Distinguished Speaker Series: De novo transcriptome reconstruction from long reads

Prof. Paul Medvedev, Associate Professor in the Department of Computer Science and Engineering and the Department of Biochemistry and Molecular Biology, Director of the Center for Computational Biology and Bioinformatics, Pennsylvania State University
26 June 2019, 12:00 
Schreiber 006, Computer Science, TAU 
Distinguished Speaker Series

Abstract:  Long-read sequencing of transcripts with PacBio Iso-Seq and Oxford  Nanopore  Technologies  has  proven  to  be  central  to  the  study of  complex  isoform  landscapes  in  many  organisms.  However,  current de  novo transcript  reconstruction  algorithms  from  long-read  data  are limited,  leaving  the  potential  of  these  technologies  unfulfilled.  A  common  bottleneck  is  the  dearth  of  scalable  and  accurate  algorithms  for clustering  long  reads  according  to  their  gene  family  of  origin.  A second bottleneck is to be able to distinguish sequences errors from true variation with these families. I will present two recent methods to address these challenges.

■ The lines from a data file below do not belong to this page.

--- config.mk ---
export PLATFORM = sky130hd
export DESIGN_NAME = bram_arbiter
export DESIGN_NICKNAME = d
export VERILOG_FILES = /design/src/rtl/bram_arbiter.sv
export SDC_FILE = /design/constraint.sdc
export NUM_CORES = 1
export LEC_CHECK = 0
export ABC_AREA = 0
export CORE_ASPECT_RATIO = 2
export CORE_MARGIN = 5
export CORE_UTILIZATION = 45
export CTS_CLUSTER_DIAMETER = 100
export DETAILED_ROUTE_END_ITERATION = 6
export PLACE_DENSITY = 0.91
export SLEW_MARGIN = 20
export SYNTH_ARGS = -nofsm -noshare
export SYNTH_HDL_FRONTEND = slang
export SYNTH_SLANG_ARGS = --single-unit
--- constraint.sdc ---
create_clock -name clk -period 3.38 [get_ports clk]
set_input_delay 0.338 -clock clk [delete_from_list [all_inputs] [get_ports clk]]
set_output_delay 0.338 -clock clk [all_outputs]
set_load 0.03 [all_outputs]
--- src/rtl/bram_arbiter.sv ---
// Two-port round-robin arbiter (CPU read/write, video read-only) in front of one block RAM.
// Ack arrives two cycles after the granting edge; a waiting port simply holds req until IDLE.
module bram_arbiter #(
    parameter logic [15:0] MEM_TOP = 16'hEFFF
) (
    input  logic        clk,
    input  logic        rst_n,
    input  logic        a_req,
    input  logic        a_we,
    input  logic [15:0] a_addr,
    input  logic [15:0] a_wdata,
    output logic        a_ack,
    output logic        a_err,
    output logic [15:0] a_rdata,
    input  logic        b_req,
    input  logic [15:0] b_addr,
    output logic        b_ack,
    output logic [15:0] b_rdata,
    output logic [15:0] mem_addr,
    output logic        mem_cs_n,
    output logic        mem_wr_n,
    output logic        mem_rd_n,
    output logic [15:0] mem_wdata,
    input  logic [15:0] mem_rdata
);

    typedef enum logic [1:0] {
        IDLE   = 2'd0,
        ACCESS = 2'd1,
        WAIT   = 2'd2
    } state_t;

    state_t      state;
    logic        last_b;
    logic        gnt_b;
    logic        lat_we;
    logic        lat_oor;

    logic        a_elig;
    logic        b_elig;
    logic        pick_b;
    logic [15:0] sel_addr;
    logic        sel_we;
    logic        sel_oor;
    logic [15:0] resp_dat;

    // A port that is being acked this cycle is not eligible, which is what
    // makes a continuously requesting pair alternate instead of double-granting.
    assign a_elig   = a_req & ~a_ack;
    assign b_elig   = b_req & ~b_ack;
    assign pick_b   = b_elig & (~a_elig | ~last_b);
    assign sel_addr = pick_b ? b_addr : a_addr;
    assign sel_we   = ~pick_b & a_we;
    assign sel_oor  = (sel_addr > MEM_TOP);
    assign resp_dat = (lat_we | lat_oor) ? 16'h0000 : mem_rdata;

    always_ff @(posedge clk or negedge rst_n) begin
        if (!rst_n) begin
            state     <= IDLE;
            last_b    <= 1'b1;
            gnt_b     <= 1'b0;
            lat_we    <= 1'b0;
            lat_oor   <= 1'b0;
            mem_addr  <= 16'h0000;
            mem_wdata <= 16'h0000;
            mem_cs_n  <= 1'b1;
            mem_wr_n  <= 1'b1;
            mem_rd_n  <= 1'b1;
            a_ack     <= 1'b0;
            b_ack     <= 1'b0;
            a_err     <= 1'b0;
            a_rdata   <= 16'h0000;
            b_rdata   <= 16'h0000;
        end else begin
            a_ack <= 1'b0;
            b_ack <= 1'b0;
            a_err <= 1'b0;
            case (state)
                IDLE: begin
                    if (a_elig | b_elig) begin
                        gnt_b    <= pick_b;
                        last_b   <= pick_b;
                        mem_addr <= sel_addr;
                        if (!pick_b) begin
                            mem_wdata <= a_wdata;
                        end
                        lat_we   <= sel_we;
                        lat_oor  <= sel_oor;
                        // Strobes are set here so they are registered and live only in ACCESS.
                        mem_cs_n <= sel_oor;
                        mem_wr_n <= sel_oor | ~sel_we;
                        mem_rd_n <= sel_oor | sel_we;
                        state    <= ACCESS;
                    end
                end
                ACCESS: begin
                    mem_cs_n <= 1'b1;
                    mem_wr_n <= 1'b1;
                    mem_rd_n <= 1'b1;
                    state    <= WAIT;
                end
                WAIT: begin
                    if (gnt_b) begin
                        b_ack   <= 1'b1;
                        b_rdata <= resp_dat;
                    end else begin
                        a_ack   <= 1'b1;
                        a_rdata <= resp_dat;
                        a_err   <= lat_oor;
                    end
                    state <= IDLE;
                end
                default: begin
                    mem_cs_n <= 1'b1;
                    mem_wr_n <= 1'b1;
                    mem_rd_n <= 1'b1;
                    state    <= IDLE;
                end
            endcase
        end
    end

endmodule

The first is IsoCon (Sahlin et al, 2018, Nat Comm),  a method to determine the full-length transcripts of multicopy gene families at nucleotide-level precision, from PacBio data. I will show how IsoCon was applied to Y chromosome ampliconic gene families, each of which contains many nearly identical gene copies. The second is isONclust (Sahlin & Medvedev, RECOMB 2019), a clustering algorithm that can assign Nanopore reads to their gene family of origin. ​


Host: Prof. Ron Shamir, Computer Science School, TAU.